The eponym behind the "sword of Carlus" is likewise uncertain. One possibility is that the name refers to the Frankish emperor Charlemagne. Another possibility is that Carlus is identical to Carlus mac Cuinn meic Donnchada (died 960). Not only does this man appear to have been the grandson of a High King of Ireland, but he was also slain in Dublin. However, there may be a more likely candidate. Ímar's associate, Amlaíb, is known to have had two sons: one was Carlus, a man slain in 868; another was Oistin, a man slain by the Dubgaill commander Albdann, in 875. The latter Carlus could well be the eponym behind the "sword of Carlus". As such, Tomrair's certain connection with this man's father could be evidence that Tomrair is indeed the eponym behind the "ring of Tomar".

==Epilogue==

Viking attacks on Irish churches attested by the Annals of Ulster
| Decade | Raids |
| 820s | 8 |
| 830s | 25 |
| 840s | 10 |
| 850s | 2 |
| 860s | 2 |
| 870s | 1 |
| 880s | 1 |
| 890s | 1 |
| 900s | 0 |
Recorded reduction in the scale of Viking raids upon the Irish in the 840s.

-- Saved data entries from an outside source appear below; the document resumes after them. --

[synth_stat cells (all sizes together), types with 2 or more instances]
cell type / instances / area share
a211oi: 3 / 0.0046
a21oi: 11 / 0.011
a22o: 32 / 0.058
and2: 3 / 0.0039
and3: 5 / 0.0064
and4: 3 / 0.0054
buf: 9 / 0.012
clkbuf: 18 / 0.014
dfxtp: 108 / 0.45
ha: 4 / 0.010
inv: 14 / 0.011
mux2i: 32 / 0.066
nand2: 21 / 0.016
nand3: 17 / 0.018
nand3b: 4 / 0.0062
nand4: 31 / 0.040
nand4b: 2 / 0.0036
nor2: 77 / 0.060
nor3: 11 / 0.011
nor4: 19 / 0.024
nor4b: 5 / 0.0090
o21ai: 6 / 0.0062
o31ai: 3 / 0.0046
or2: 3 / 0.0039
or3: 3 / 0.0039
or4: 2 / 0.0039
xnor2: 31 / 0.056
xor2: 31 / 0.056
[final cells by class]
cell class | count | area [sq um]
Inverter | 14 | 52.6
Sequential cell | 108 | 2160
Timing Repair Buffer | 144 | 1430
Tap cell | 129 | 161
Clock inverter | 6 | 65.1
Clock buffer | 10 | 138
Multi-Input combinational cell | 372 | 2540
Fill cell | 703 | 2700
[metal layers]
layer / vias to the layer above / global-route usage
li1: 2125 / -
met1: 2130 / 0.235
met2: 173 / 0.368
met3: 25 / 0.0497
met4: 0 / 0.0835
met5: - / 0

Irish sources report that the Vikings suffered several remarkable defeats to the Irish in 848. For example, the record of a victory by Máel Sechnaill mac Máele Ruanaid, with seven hundred Viking dead; the notice of Tomrair's defeat against Ólchobar and Lorcán, with twelve hundred Viking dead; the record of a victory by Tigernach mac Fócartai, with another twelve hundred (or twelve score) Vikings slain; and the record of Vikings defeated by the Eóganacht Chaisil, with five hundred Vikings killed.

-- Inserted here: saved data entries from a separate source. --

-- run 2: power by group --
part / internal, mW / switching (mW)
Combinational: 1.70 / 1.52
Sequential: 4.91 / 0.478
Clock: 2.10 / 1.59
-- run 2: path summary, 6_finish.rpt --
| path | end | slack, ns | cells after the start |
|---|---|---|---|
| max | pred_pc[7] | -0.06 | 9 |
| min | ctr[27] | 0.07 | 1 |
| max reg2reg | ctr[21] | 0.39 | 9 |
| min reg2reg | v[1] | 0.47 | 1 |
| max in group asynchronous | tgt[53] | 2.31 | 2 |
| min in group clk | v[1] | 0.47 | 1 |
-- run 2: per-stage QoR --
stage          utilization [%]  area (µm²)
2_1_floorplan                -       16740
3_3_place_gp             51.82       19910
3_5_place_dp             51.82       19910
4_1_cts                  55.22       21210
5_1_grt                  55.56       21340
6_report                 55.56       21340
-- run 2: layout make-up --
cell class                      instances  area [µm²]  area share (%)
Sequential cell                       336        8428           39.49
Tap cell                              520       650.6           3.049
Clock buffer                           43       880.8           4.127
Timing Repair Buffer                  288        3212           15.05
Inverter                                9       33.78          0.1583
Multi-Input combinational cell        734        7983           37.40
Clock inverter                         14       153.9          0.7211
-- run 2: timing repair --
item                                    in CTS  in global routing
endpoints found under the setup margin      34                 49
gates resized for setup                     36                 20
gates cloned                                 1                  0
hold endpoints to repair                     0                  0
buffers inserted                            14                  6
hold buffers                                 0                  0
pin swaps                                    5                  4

News of Irish successes are known to have reached the Frankish court in the following year, as the ninth-century Annales Bertiniani states that the Irish won a great victory against the Vikings, driving them out of their lands, and that the Irish sent an envoy to Charles II, King of the Franks (died 877), in an effort to negotiate an alliance and treaty with the Franks. Although any of the Irish victories of 848 could have inspired a Frankish chronicler to make note of the island, it could well have been Tomrair's eminent status—and his ultimate destruction—that was the true catalyst for this overseas annal-entry. In any case, there is a drastic decline in reported Viking attacks in Ireland after the 840s, and it is evident that the era of ninth-century massed Viking incursions was over for the Irish. By the 860s and 870s, however, the Vikings had turned their attention towards Anglo-Saxon England.

In 1871, a Viking Age hoard of at least eleven Carolingian coins was uncovered at Mullaghboden, near Ballymore Eustace. The hoard appears to have been originally deposited as early as about 847. This could mean that it was hidden by Vikings fleeing the Battle of Sciath Nechtain in 848. The hoard itself appears to have been composed of coins looted from Aquitaine only a few years previous, a haul possibly pillaged by the Viking fleet of Westfaldingi contemporaneously attested by the ninth–eleventh-century Annales Engolismenses. This force was evidently composed of men from Vestfold, a region of eastern Norway evidently under Danish overlordship during the ninth century.